#### Task item:
Output the data word for word. Begin at its first line and end at the line with "export DETAILED_ROUTE_END_ITERATION = 16".

--------------------------------

==> config.mk <==
export PLATFORM = sky130hd
export DESIGN_NAME = uart_rx_os
export DESIGN_NICKNAME = d
export VERILOG_FILES = /design/src/rtl/uart_rx_os.sv
export SDC_FILE = /design/constraint.sdc
export NUM_CORES = 1
export LEC_CHECK = 0
export ABC_AREA = 1
export BUFFER_PORTS_ARGS = -buffer_cell sky130_fd_sc_hd__buf_2
export CAP_MARGIN = 20
export CORE_AREA = 5 5 107 109
export DETAILED_ROUTE_END_ITERATION = 16
export DIE_AREA = 0 0 112 114
export MAX_ROUTING_LAYER = met4
export PLACE_DENSITY_LB_ADDON = 0.25
export RECOVER_POWER = 100
export SLEW_MARGIN = 20
export SYNTH_ARGS = -nofsm -noshare
export SYNTH_HDL_FRONTEND = slang
export SYNTH_SLANG_ARGS = --single-unit
==> constraint.sdc <==
create_clock -name clk -period 2.05 [get_ports clk]
set_clock_uncertainty 0.05 [all_clocks]
set_input_delay 0.1025 -clock clk [delete_from_list [all_inputs] [get_ports clk]]
set_output_delay 0.1025 -clock clk [all_outputs]
set_load 0.1 [all_outputs]
==> src/rtl/uart_rx_os.sv <==
// uart_rx_os: oversampling UART receiver, 3-sample vote, valid/ready output.
// UART_RX_OS_FIFO_EN selects a FIFO_DEPTH-entry buffer, else one holding register.
module uart_rx_os #(
  parameter int DATA_W     = 8,
  parameter int OS         = 16,
  parameter int DIV_W      = 16,
  parameter int FIFO_DEPTH = 8
) (
  input  logic                        clk,
  input  logic                        rst,
  input  logic                        rx,
  input  logic [DIV_W-1:0]            div,
  input  logic [3:0]                  data_bits,
  input  logic                        parity_en,
  input  logic                        parity_type,
  input  logic                        stop_bits,
  output logic                        m_valid,
  input  logic                        m_ready,
  output logic [DATA_W-1:0]           m_data,
  output logic                        m_perr,
  output logic                        m_ferr,
  output logic                        m_break,
  output logic                        overrun,
  output logic [$clog2(FIFO_DEPTH):0] level
);
  localparam int LW  = $clog2(FIFO_DEPTH) + 1;
  localparam int OSW = $clog2(OS);
  localparam logic [OSW-1:0] S0 = OSW'(OS / 2 - 1);
  localparam logic [OSW-1:0] S1 = OSW'(OS / 2);
  localparam logic [OSW-1:0] S2 = OSW'(OS / 2 + 1);
  localparam logic [OSW-1:0] SL = OSW'(OS - 1);

  typedef enum logic [2:0] {
    IDLE, START, DATA, PARITY, STOP, BRK_WAIT
  } state_t;

  typedef struct packed {
    logic              brk;
    logic              ferr;
    logic              perr;
    logic [DATA_W-1:0] data;
  } ent_t;

  state_t state, state_nxt;
  logic rx_m, rx_s, rx_d, fall;
  logic [DIV_W-1:0] div_l, cnt;
  logic [OSW-1:0] os_cnt;
  logic tick, centre, v0, v1, smp;
  logic [3:0] nb, nb_l, bit_idx;
  logic last_bit, par_l, pt_l, stop2_l;
  logic [DATA_W-1:0] sh;
  logic zero_acc, perr_r, ferr_r;
  logic push, push_ok, pop, full;
  ent_t push_ent, head;

  assign fall = rx_d & ~rx_s;
  assign tick = (state != IDLE) && (cnt == div_l);
  assign centre = tick && (os_cnt == S2);
  assign smp = (v0 & v1) | (v0 & rx_s) | (v1 & rx_s);
  assign last_bit = bit_idx == nb_l - 4'd1;
  assign nb = (data_bits < 4'd5) ? 4'd5 :
              (data_bits > 4'(DATA_W)) ? 4'(DATA_W) : data_bits;

  // two-flop synchroniser plus one delay stage for edge detection
  always_ff @(posedge clk or negedge rst) begin
    if (!rst) begin
      rx_m <= 1'b1;
      rx_s <= 1'b1;
      rx_d <= 1'b1;
    end else begin
      rx_m <= rx;
      rx_s <= rx_m;
      rx_d <= rx_s;
    end
  end

  // state register
  always_ff @(posedge clk or negedge rst) begin
    if (!rst) state <= IDLE;
    else      state <= state_nxt;
  end

  // next-state and push decision, taken at each bit centre
  always_comb begin
    state_nxt = state;
    push = 1'b0;
    push_ent = '0;
    unique case (state)
      IDLE:   if (fall) state_nxt = START;
      START:  if (centre) state_nxt = smp ? IDLE : DATA;
      DATA:   if (centre && last_bit) state_nxt = par_l ? PARITY : STOP;
      PARITY: if (centre) state_nxt = STOP;
      STOP: begin
        if (centre) begin
          if (bit_idx == 4'd0 && zero_acc && !smp) begin
            push = 1'b1;
            push_ent.brk = 1'b1;
            push_ent.ferr = 1'b1;
            state_nxt = BRK_WAIT;
          end else if (!(bit_idx == 4'd0 && stop2_l)) begin
            push = 1'b1;
            push_ent.data = sh;
            push_ent.perr = perr_r;
            push_ent.ferr = ferr_r | ~smp;
            state_nxt = IDLE;
          end
        end
      end
      BRK_WAIT: if (rx_s) state_nxt = IDLE;
      default:  state_nxt = IDLE;
    endcase
  end

  // bit timing, majority voting and frame assembly
  always_ff @(posedge clk or negedge rst) begin
    if (!rst) begin
      cnt <= '0;
      os_cnt <= '0;
      div_l <= '0;
      nb_l <= 4'd5;
      par_l <= 1'b0;
      pt_l <= 1'b0;
      stop2_l <= 1'b0;
      v0 <= 1'b1;
      v1 <= 1'b1;
      sh <= '0;
      bit_idx <= '0;
      zero_acc <= 1'b0;
      perr_r <= 1'b0;
      ferr_r <= 1'b0;
    end else if (state == IDLE) begin
      if (fall) begin
        cnt <= '0;
        os_cnt <= '0;
        div_l <= div;
        nb_l <= nb;
        par_l <= parity_en;
        pt_l <= parity_type;
        stop2_l <= stop_bits;
        sh <= '0;
        bit_idx <= '0;
        zero_acc <= 1'b1;
        perr_r <= 1'b0;
        ferr_r <= 1'b0;
      end
    end else begin
      cnt <= tick ? '0 : cnt + 1'b1;
      if (tick) begin
        os_cnt <= (os_cnt == SL) ? '0 : os_cnt + 1'b1;
        if (os_cnt == S0) v0 <= rx_s;
        if (os_cnt == S1) v1 <= rx_s;
      end
      if (centre) begin
        unique case (state)
          DATA: begin
            sh <= sh | (DATA_W'(smp) << bit_idx);
            bit_idx <= last_bit ? 4'd0 : bit_idx + 4'd1;
            if (smp) zero_acc <= 1'b0;
          end
          PARITY: begin
            perr_r <= smp ^ (^sh) ^ pt_l;
            if (smp) zero_acc <= 1'b0;
          end
          STOP: begin
            ferr_r <= ferr_r | ~smp;
            bit_idx <= bit_idx + 4'd1;
          end
          default: ;
        endcase
      end
    end
  end

  assign pop = m_valid & m_ready;
  assign push_ok = push & (~full | pop);

`ifdef UART_RX_OS_FIFO_EN
  localparam int AW = $clog2(FIFO_DEPTH);
  ent_t mem [FIFO_DEPTH];
  logic [AW-1:0] wp, rp;
  logic [LW-1:0] cnt_f;

  assign full = cnt_f == LW'(FIFO_DEPTH);
  assign head = mem[rp];
  assign m_valid = cnt_f != '0;
  assign level = cnt_f;

  // circular buffer, pointers and occupancy
  always_ff @(posedge clk or negedge rst) begin
    if (!rst) begin
      for (int i = 0; i < FIFO_DEPTH; i++) mem[i] <= '0;
      wp <= '0;
      rp <= '0;
      cnt_f <= '0;
    end else begin
      if (push_ok) begin
        mem[wp] <= push_ent;
        wp <= wp + 1'b1;
      end
      if (pop) rp <= rp + 1'b1;
      cnt_f <= cnt_f + LW'(push_ok) - LW'(pop);
    end
  end
`else
  ent_t hold;
  logic held;

  assign full = held;
  assign head = hold;
  assign m_valid = held;
  assign level = LW'(held);

  // single holding register
  always_ff @(posedge clk or negedge rst) begin
    if (!rst) begin
      hold <= '0;
      held <= 1'b0;
    end else begin
      if (push_ok) hold <= push_ent;
      held <= push_ok | (held & ~pop);
    end
  end
`endif

  assign m_data = m_valid ? head.data : '0;
  assign m_perr = m_valid & head.perr;
  assign m_ferr = m_valid & head.ferr;
  assign m_break = m_valid & head.brk;

  // dropped-frame pulse
  always_ff @(posedge clk or negedge rst) begin
    if (!rst) overrun <= 1'b0;
    else      overrun <= push & ~push_ok;
  end
endmodule

==> results.txt <==
The run finished with clean final reports. Dividing the detail-routed via count by the number of cells gives 4.70. After technology mapping, the gate count stands at 565. For this run, the top clock speed supported by timing is 520 MHz.

For this block, the routed nets add up to 9230 um of wire. The initial utilization of the core area, before any placement, comes to 41.7%. Headroom to the max-slew limit came out at 22.7%.

The total of flip-flops plus latches after synthesis works out to 79. The shortest clock period the worst path allows after layout was 1.92 ns; the die outline width was 112 um. For the power share of the sequential group, the log shows 36.5%.

Ratio of final minimum period to clock period: 93.8%. The core area is 10500 um^2, and the internal reg-to-reg setup slack is 0.13 ns. The logs give 79 for the clock sink count and 0 for the number of routed nets with antenna violations. The max-slew violation total from the final report was 0; the CTS clock-pin slew for the worst setup and hold paths was 0.08 ns. The die is 114 um tall. Global routing used 15.9% of the available tracks. The root buffer cell chosen for the clock tree is clkbuf_8. The H-tree was split into 3 levels. The finished cells cover 5400 um^2. The number of hold violations in the final report was 0. The tools report the fraction of power consumed by combinational cells as 40.4%. For the post-synthesis cell type count, the log shows 36. The logs give 38 for the number of placement rows and 3630 uW for the internal portion of total power. At the pin with the least slew margin, the transition time is 1.16 ns. Sorting the synthesized cells by area gives the leading types as dfrtp_1 (41%), nand2_1 (14%), inv_1 (6.2%). The analysis attributes to net switching a power of 2300 uW. The post-route netlist has 21.1% of its cells at a drive strength greater than 1. Along the worst path, the maximum fanout reaches 4. TritonCTS built the clock tree. After the last flow step, the layout net total stands at 687.

The start point of the worst hold path was m_ready. For this run, the register share of the synthesized area comes to 45.3%. The maximum clock path buffer count was 2. The fraction of synthesized cell area taken by the top area cell type was 41.1%. Source of the worst register-to-register timing path: nb_l[0]. The average instance area after synthesis was 7.76 um^2. The logs give 12800 um^2 for the die area and 0.36 ns for the latest clock arrival within the worst-skew pair. The via count of the routed design was 3753. The largest total area in the synthesized netlist belongs to dfrtp_1. The clock network is responsible for 23.1% of the overall power. The area added between synthesis and finish works out to 23.1%. Setup repair after global routing could not meet its margin everywhere. The placed instances occupy a cell area of 4830 um^2.

The largest net degree at the start of global routing came out at 49. The initial antenna violation count is 0, and the worst IR drop on VDD is 433 uV. The reported max-cap violation count was 0; the I/O pin total was 44. Of the total power, the share spent switching nets is 38.8%. Summing internal, switching and leakage power gives 5940 uW. In this run the power density over the cells is 1100 nW/um^2. For the via count of the first global-routing pass, the log shows 3503.

The run gives 0.00264 uW as the leakage power. For the worst flop-to-flop path, the logic depth is 11. The number of antenna diodes came out at 0. The tools report the endpoint type of the worst setup path as a flip-flop. The worst register-to-register path ends at bit_idx[2]. The remaining global-route overflow was 0; the global placer's final weighted congestion was 0.887. Class of the tightest hold or removal check: in2reg. The first global-routing pass estimated 16100 um of wire. Yosys printed 0 warnings. Once detailed placement completed, the half-perimeter wirelength came to 6690 um. The count of input and output buffers was 40. Data on the critical path is required at its endpoint by 2.24 ns. The arrival time of data at the critical path endpoint is 2.11 ns. The logs give 9 for the total clock buffers created by CTS and 4390 um^2 for the total standard cell area after synthesis. After the first detailed-routing iteration, the DRC count stood at 225. For this run, design rule violations remaining after detail routing come to 0. The worst setup path is of the reg2reg kind. For this run, the detailed router's first-pass iteration total came to 4. The depth of the worst hold-timing path is 4, and the setup violation total in the final timing report is 0.

The routed wire length per instance came out at 11.6 um. The end point of the most critical hold path is overrun. The tools report the kind of start point of the critical path as a flip-flop.
layout by cell type, fill, tap and decap left out, types with 2 or more instances in the layout:
cell type	n
clkinv_1	2
nand2_1	157
clkbuf_8	12
bufinv_16	2
o21ai_1	4
ha_1	6
conb_1	3
inv_2	18
dfrtp_1	71
o21ai_0	35
clkbuf_2	16
nor2_1	33
buf_2	25
o21ai_2	10
o22ai_1	10
nand3_1	30
dlygate4sd3_1	25
dfstp_2	6
nor3_2	2
nor3_1	8
xnor2_1	10
nand4_1	13
nor2_2	5
xor2_1	14
nand4_2	2
a21oi_1	17
inv_1	73
nand2_2	3
buf_4	20
nor2_4	8
registers in the layout (all words and copies together), names as in the netlist, 3 cells and up:
register / count
cnt: 16
div_l: 16
sh: 8
head: 11
os_cnt: 4
nb_l: 4
bit_idx: 4
state: 3
worst max-delay path, cell delays in order (launching register included):
cell	delay, ns
dfstp_2	0.54
inv_1	0.09
ha_4	0.28
xor2_1	0.12
o21ai_0	0.09
nor2_1	0.10
nand2_1	0.07
o21ai_0	0.15
buf_4	0.16
nor2_1	0.04
nand2_1	0.06
o21ai_1	0.06
kinds of logic after synthesis:
group,Yosys count,synth area share [%]
flip-flops,79,45.3
other,1,0.0855
XOR/XNOR,24,4.79
buffers and inverters,107,10.1
AO/OA/AOI/OAI,82,10.9
adder cells (fa/ha/maj),8,2.23
AND/OR/NAND/NOR,264,26.6
cell type report:
class                   count  area, um^2
multi-input cells         381        2010
fillers                  1020        5110
inverters                  93         349
well taps                 140         175
repair buffers             89         641
clock inverters             4        76.3
flip-flops and latches     79        1990
clock buffers              12         165
metal layers:
layer  GRT usage [%]  share of wire (%)  up-vias
met3            3.34                4.7       10
met4            6.33                1.6        0
li1                -                  -     1951
met1            20.9                 49     1719
met2            24.4                 45       73
met5               -                  0        -
repair_timing:
action | in CTS | in global routing
setup buffers | 0 | 6
endpoints found under the setup margin | 0 | 24
hold endpoints to repair | 63 | 0
resized for setup | 0 | 8
hold buffers | 25 | 0
cells in the mapped netlist (all sizes together):
cell / number
nor3: 10
inv: 91
ha: 7
clkinv: 2
nand4: 15
nor2: 46
or2: 1
o41ai: 1
conb: 1
a22oi: 1
xor2: 14
dfstp: 7
xnor2: 10
dfrtp: 72
o22ai: 10
a21oi: 18
nand2: 161
clkbuf: 4
nand3: 31
buf: 10
a21boi: 1
o32ai: 1
a31oi: 1
maj3: 1
o21ai: 49
power groups by stage:
| stage | combinational (uW) | clock (uW) | sequential [uW] |
|---|---|---|---|
| 3_3_place_gp | 2230 | 0 | 2190 |
| 5_1_grt | 2710 | 1480 | 2220 |
| 3_5_place_dp | 2270 | 0 | 2200 |
| 4_1_cts | 2320 | 1410 | 2170 |
| 6_report | 2400 | 1370 | 2170 |
| 2_1_floorplan | 1650 | 0 | 2160 |
how the worst max path moves through the flow:
stage,from,to,cells after the start
2_1_floorplan,nb_l[0],bit_idx[0],10
3_3_place_gp,nb_l[0],state[2],12
3_5_place_dp,nb_l[0],state[0],12
4_1_cts,nb_l[0],state[0],12
5_1_grt,state[1],bit_idx[0],11
6_report,nb_l[0],bit_idx[2],11
stage by stage:
step | setup TNS (ns) | hold slack [ns] | worst slack, ns | std cells | utilization, %
final | 0 | 0.0140 | 0.128 | 798 | 51.4
after floorplan | 0 | -0.243 | 0.206 | 567 | -
after CTS | 0 | 0.000622 | 0.0957 | 792 | 50.7
after detailed placement | 0 | 0.0792 | 0.113 | 751 | 46.0
after global routing | -0.00833 | 0.0334 | -0.00383 | 798 | 51.4
after global placement | 0 | 0.0751 | 0.148 | 751 | 46.0
Note: power is estimated with default switching activity, not from simulation.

--------------------------------

#### Answer below:
==> config.mk <==
export PLATFORM = sky130hd
export DESIGN_NAME = uart_rx_os
export DESIGN_NICKNAME = d
export VERILOG_FILES = /design/src/rtl/uart_rx_os.sv
export SDC_FILE = /design/constraint.sdc
export NUM_CORES = 1
export LEC_CHECK = 0
export ABC_AREA = 1
export BUFFER_PORTS_ARGS = -buffer_cell sky130_fd_sc_hd__buf_2
export CAP_MARGIN = 20
export CORE_AREA = 5 5 107 109
export DETAILED_ROUTE_END_ITERATION = 16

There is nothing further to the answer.